Mark Randall, World Studio: He has forever changed how we interact with information, media and each other. He has demonstrated to power of design to a broad mainstream audience like no one else has. Apple products are like fetishes, worshiped by their owners.

Stefan Sagmeister, Sagmeister Inc.: Jobs hired Jonathan Ives and ensured his ideas were implemented. Will there be consequences with his departure: Yes, pending on how well the new CEO works with Jonathan.

Richard Wilde, BFA Advertising and Graphic Design, School of Visual Arts, NYC: Steve Jobs is a visionary and risk-taker of the first rank. Given this rare combination of extraordinary attributes coupled with the dynamics of how corporate America functions, it is almost impossible for such an individual to assume such a position of power.

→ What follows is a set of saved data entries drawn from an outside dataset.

==> design/flow/design.v <==
module pipo_register(input clk, rst,
                     input ld,
                     input [3:0] pin,
                     output reg [3:0] pout
                     );
                     always@(posedge clk) begin
                        if(rst) 
                            pout <= 4'b0000;
                        else if(ld) 
                            pout <= pin;
                        else
                            pout <= (pout << 1);
                     end
endmodule 
==> design/flow/run.sh <==
#!/bin/bash
# OpenROAD 26Q1-2900-gdf79404cd8, Yosys 0.63+post, stock flow scripts
make -C /OpenROAD-flow-scripts/flow DESIGN_CONFIG=/design/flow/config.mk WORK_HOME=/design/flow/orfs finish
==> design/flow/config.mk <==
export PLATFORM = sky130hd
export DESIGN_NAME = pipo_register
export DESIGN_NICKNAME = pipo_register
export VERILOG_FILES = /design/flow/design.v
export SDC_FILE = /design/flow/constraint.sdc
export NUM_CORES = 4
export LEC_CHECK = 1
export CORE_AREA = 10 10 70 70
export DIE_AREA = 0 0 80 80
==> design/flow/constraint.sdc <==
current_design pipo_register

set clk_period 1.0
set clk_io_pct 0.2

create_clock -name clk0 -period $clk_period [get_ports {clk}]

set non_clock_inputs [all_inputs -no_clocks]
set_input_delay [expr $clk_period * $clk_io_pct] -clock clk0 $non_clock_inputs
set_output_delay [expr $clk_period * $clk_io_pct] -clock clk0 [all_outputs]
==> results.toml <==
# generated from flow reports
[floorplanning]
die_w_um = 80
placement_rows = 21
floorplan.die.height_um = 80
fp.coreArea_um2 = 3416
floorplan.core_util_pct = 3.846
pin_count = 11
chipArea_um2 = 6400

[critical_path]
timing.critical_path.required_ps = 800
worst-endpoint-arrival_ps = 750
worstPathMaxFanout = 2
cpLargestDelayFamily = "flip-flops"
crit_path_kind = "reg -> out"
crit_path_start_kind = "register"
worstPathCellList = "clkdlybuf4s15_1"
critPathSlowestCell = "dfxtp_1"
r2r_cells = 2
cpPeakStageDelay_ps = 320
worstPathBufferInverterCount = 1
category_of_the_worst_setup_path_capture_point = "primary output"
path_depth = 1

[final_timing]
final.setup_skew_ps = 0.6874
final-max-slew-violation-count = 0
hold_ws_ps = 498.9
post-route-min-period_ps = 947.4
setup_viol = 0
post_layout_period_usage_of_the_worst_path_pct = 94.74
worst_slew_margin_relative_to_its_limit_pct = 86.12
timing_hold_violations_final = 0
max_slew.worst_pin.slew_ps = 207.6
unrepaired_setup_endpoints_after_global_routing = "no"
max_freq_mhz = 1055

[grt]
grt_util_all_layers_pct = 1.876
antenna_found_initial = 0
grt_first_pass_wirelength_um = 848
first_global_vias = 171
gr-total-overflow = 0
maximum_number_of_pins_on_one_net_before_global_route_repair = 5

[yosys]
synthDominantCellAreaShare_pct = 60.95
dominantRegCellSynth = "dfxtp_1"
synthDominantAreaCellType = "dfxtp_1"
synth.yosys.chip_area_um2 = 131.4
ys.flops = 4
post_synth_num_cell_types = 4
postSynthSeqShare_pct = 60.95
netlist_top_cells_area = "dfxtp_1 61%, mux2i_1 23%, nor2_1 8.6%"
ys_warnings = 1
ys_cells = 11
syn-instance-count = 11
postSynth.asyncResetShare_pct = 0
enable_flop_cells = 0
commonest_cells_in_the_netlist = "4 x dfxtp_1, 3 x mux2i_1, 3 x nor2_1"
synthMostInstantiatedCell = "dfxtp_1"
syn_area_per_cell_um2 = 11.94
synth_area_um2 = 131.4

[min_path]
min_path_type = "reg -> reg"
hold-path-cell-count = 2

[cts]
deepest_level_of_the_cts_h_tree = 1
cts_made_buffers = 3
cts_hold_repair.buffers = 0
cts.repair_timing.setup_buffer_count = 0
clock_sinks = 4
clkSlewWorstSetupHoldPaths_ps = 40
clock_insertion_delay_worst_skew_ps = 240
clock_tree_from_tritoncts = "done"
ctsRootBufferMaster = "clkbuf_4"
cts_buffer_depth = 2

[placed_design]
portBuffers = 10
dpl-instance-area_um2 = 296.5
globalplace.congestion = 0.7011

[power]
leakagePower_uw = 0.0001241
power-per-cell-area_nw_per_um2 = 1337
vdd.ir_drop.worst_mv = 0.2249

[detailed_routing]
routed_wire_length_per_instance_um = 7.634
dr.first_iter.drc_count = 3
dr_total_vias = 129
avgViaCountPerCell = 1.817
antennaDiodeCount = 0
drt_wl_total_um = 542
drc = 0
drt-pass1-iter-count = 2
route.antenna.remaining_nets = 0

[cells_and_area]
largest_register_ffs = 4
ff_latch_area_um2 = 83.83
stdcell_area_um2 = 322.8
drive_above_1_share_pct = 32.00
top_register = "pout"
top_regs = "pout (4)"
synthToLayoutAreaGrowth_pct = 145.7
fill_cells = 411
comb_area_um2 = 51.30

[run]
drv_cap = 0
openroad.warnings = 25

[run_status]
outcome = "finished, final reports clean"
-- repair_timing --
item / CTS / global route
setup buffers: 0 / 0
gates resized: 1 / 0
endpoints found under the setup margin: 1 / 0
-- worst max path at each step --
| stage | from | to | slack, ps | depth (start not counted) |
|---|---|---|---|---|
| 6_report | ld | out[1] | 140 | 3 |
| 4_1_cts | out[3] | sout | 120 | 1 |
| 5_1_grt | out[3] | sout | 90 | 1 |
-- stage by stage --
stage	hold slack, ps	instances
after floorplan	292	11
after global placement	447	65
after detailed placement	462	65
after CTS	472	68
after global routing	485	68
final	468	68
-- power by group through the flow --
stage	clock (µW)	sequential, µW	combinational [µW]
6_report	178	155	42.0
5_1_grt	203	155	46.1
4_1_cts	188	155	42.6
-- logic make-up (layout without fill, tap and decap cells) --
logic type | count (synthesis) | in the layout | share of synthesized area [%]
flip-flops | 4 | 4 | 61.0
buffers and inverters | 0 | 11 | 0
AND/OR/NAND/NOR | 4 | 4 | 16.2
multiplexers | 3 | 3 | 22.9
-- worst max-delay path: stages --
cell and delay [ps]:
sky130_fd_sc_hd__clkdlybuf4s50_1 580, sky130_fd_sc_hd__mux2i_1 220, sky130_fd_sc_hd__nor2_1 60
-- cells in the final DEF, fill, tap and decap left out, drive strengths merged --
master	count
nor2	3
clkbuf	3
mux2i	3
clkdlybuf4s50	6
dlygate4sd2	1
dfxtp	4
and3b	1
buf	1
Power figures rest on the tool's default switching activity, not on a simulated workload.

Hence, depending on what projects he has initiated that are now being undertaken, will in effect, determine the future of Apple. But in the long run, Jobs cannot be replaced and in my opinion, Apple will eventually relinquish its leadership position.

Louise Sandhaus: Recently John Thackera responded to government’s stronger focus on science, technology, engineering, and mathematics (STEM) in education with the caution that too much attention towards these domains with
out equal consideration to the social dimension of these contributions does not account for how they will act in the world. Experimental art and design, Thackera demands, are the means by which science, tech, engineering and math enrich our lives as they’re not endpoints in themselves.

Steve Jobs embodied this notion of the contribution of experimental design. And by “design” I mean the entire social, technical, and aesthetic ecology that he imagined. He is a walking, talking, breathing reminder of the significance of design — a symbol of imagination, risk, and unrelenting confidence in an extensive vision. Debates continue whether we want or need “design heroes” anymore, but I’ll declare Jobs my personal one.

I hope that Jobs has planted many Apple “seeds” that in turn will produce more of the same fruit, but I fear, instead, that Jobs might have been a unicorn.

Sagi Haviv, Chermayeff & Geismar: Jobs taught us that our design tools can not only be effective but also that the hardware and software interface can look amazing and feel intuitive—it is the epitome of “Form Follows Function.”

Although the computer doesn’t do the design for us—we always start by hand and put pencil to paper—you have to admit that Jobs’s Apple computer with its intuitive interface and endless execution possibilities made anything seem achievable. This new frame of mind inevitably affected our conceptual thinking and liberated our creative spirits to come up with ideas that were previously unimaginable.

Ken Carbone, Carbone Smolan: Jobs is a defiant pioneer who changed the world through innovative ideas, technology and design. He “got” design! He understood it’s power for market differentiation. He was a true design champion and set a high standard of quality rarely met by his competition.

Scott Stowell, Open: Steve Jobs is about as successful as a human being can be, both creatively and financially. He wanted to change the world, and he did it. Plus his company ended up with more money than any other (and more in the bank than the U.S. government) thanks to good ideas, smart decisions, and no focus groups.

I know most people will say Jobs’ most important contributions to design are objects like the iPod or the iPhone. But as a designer, I couldn’t do what I do without the tools he brought into the world. Millions of people like me are making things every day thanks to Steve Jobs.

I know Apple stock dropped a few points right after the announcement, but that’s not important. I just don’t want to think about a world without Steve Jobs in it. He has always done what he thought was right (or “insanely great”) and never worried about how things are usually done. I wish the rest of us could be as brave.